What you return should be the lines from the first line of the records below through the line holding "buffers | 3 | 2.44 |", unchanged.

PROVIDED MATERIAL START

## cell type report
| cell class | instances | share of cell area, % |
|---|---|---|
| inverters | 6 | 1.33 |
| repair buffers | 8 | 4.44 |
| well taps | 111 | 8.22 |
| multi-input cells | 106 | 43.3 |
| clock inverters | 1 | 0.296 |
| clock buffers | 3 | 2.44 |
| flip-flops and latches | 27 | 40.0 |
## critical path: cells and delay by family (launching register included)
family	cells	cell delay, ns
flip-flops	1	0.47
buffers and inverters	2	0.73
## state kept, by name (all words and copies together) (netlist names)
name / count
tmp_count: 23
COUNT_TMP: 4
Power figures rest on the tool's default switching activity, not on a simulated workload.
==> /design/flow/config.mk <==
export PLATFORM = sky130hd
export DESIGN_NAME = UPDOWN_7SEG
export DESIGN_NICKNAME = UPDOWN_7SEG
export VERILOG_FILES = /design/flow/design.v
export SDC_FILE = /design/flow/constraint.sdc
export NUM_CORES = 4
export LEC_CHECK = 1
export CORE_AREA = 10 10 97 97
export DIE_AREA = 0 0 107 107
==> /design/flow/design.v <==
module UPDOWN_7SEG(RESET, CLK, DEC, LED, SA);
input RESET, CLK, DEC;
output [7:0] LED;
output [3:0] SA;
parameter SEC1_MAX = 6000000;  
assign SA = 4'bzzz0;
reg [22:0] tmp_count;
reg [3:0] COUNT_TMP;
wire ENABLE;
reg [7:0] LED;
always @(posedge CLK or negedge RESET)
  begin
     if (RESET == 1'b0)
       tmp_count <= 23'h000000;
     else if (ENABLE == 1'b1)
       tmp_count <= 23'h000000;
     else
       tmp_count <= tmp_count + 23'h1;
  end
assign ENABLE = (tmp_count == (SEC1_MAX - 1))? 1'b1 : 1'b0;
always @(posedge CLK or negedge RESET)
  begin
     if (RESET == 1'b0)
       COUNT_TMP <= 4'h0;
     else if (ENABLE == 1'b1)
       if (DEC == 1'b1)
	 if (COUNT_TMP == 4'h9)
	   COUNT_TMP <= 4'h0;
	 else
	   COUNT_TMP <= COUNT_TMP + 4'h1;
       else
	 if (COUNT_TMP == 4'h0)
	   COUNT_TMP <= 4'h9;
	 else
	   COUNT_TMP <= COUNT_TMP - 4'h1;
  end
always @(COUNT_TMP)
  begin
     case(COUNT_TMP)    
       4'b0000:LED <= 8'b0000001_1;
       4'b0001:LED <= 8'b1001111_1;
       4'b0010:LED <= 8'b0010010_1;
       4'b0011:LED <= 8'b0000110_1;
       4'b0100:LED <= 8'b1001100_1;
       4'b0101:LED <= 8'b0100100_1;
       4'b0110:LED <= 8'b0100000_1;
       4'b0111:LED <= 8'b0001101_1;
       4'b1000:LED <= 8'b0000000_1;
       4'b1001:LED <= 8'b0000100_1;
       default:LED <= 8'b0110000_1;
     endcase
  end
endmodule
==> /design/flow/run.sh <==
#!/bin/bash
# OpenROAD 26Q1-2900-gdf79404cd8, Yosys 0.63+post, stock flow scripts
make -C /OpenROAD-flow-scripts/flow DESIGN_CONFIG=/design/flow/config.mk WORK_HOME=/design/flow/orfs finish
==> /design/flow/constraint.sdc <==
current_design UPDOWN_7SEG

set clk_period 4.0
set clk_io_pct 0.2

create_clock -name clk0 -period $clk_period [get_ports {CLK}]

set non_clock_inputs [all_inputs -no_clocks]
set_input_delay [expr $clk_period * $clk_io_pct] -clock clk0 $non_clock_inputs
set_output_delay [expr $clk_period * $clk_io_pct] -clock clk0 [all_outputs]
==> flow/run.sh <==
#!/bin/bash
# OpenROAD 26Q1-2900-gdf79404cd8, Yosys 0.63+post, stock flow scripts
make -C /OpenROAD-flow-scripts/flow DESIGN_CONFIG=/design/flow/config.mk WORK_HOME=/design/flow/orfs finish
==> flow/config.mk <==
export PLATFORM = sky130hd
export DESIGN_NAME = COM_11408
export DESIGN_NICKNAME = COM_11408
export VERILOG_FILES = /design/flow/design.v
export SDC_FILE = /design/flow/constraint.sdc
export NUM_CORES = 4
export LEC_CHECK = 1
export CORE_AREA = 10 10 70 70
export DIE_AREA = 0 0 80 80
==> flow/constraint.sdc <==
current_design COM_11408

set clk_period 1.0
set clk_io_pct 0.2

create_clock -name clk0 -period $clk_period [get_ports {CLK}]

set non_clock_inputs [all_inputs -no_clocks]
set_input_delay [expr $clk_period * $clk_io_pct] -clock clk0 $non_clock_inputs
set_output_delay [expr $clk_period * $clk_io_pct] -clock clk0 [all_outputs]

PROVIDED MATERIAL END

RESULT
## cell type report
| cell class | instances | share of cell area, % |
|---|---|---|
| inverters | 6 | 1.33 |
| repair buffers | 8 | 4.44 |
| well taps | 111 | 8.22 |
| multi-input cells | 106 | 43.3 |
| clock inverters | 1 | 0.296 |
| clock buffers | 3 | 2.44 |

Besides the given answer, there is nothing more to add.